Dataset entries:

▼

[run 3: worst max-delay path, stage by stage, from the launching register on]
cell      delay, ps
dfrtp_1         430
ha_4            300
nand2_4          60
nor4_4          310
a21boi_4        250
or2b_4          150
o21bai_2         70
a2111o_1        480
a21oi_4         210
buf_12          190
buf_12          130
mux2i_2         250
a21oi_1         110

▲

_Problem description_
Copy down each line in the entries that has the word "delay".

_Result of this exercise_
[run 3: worst max-delay path, stage by stage, from the launching register on]
cell      delay, ps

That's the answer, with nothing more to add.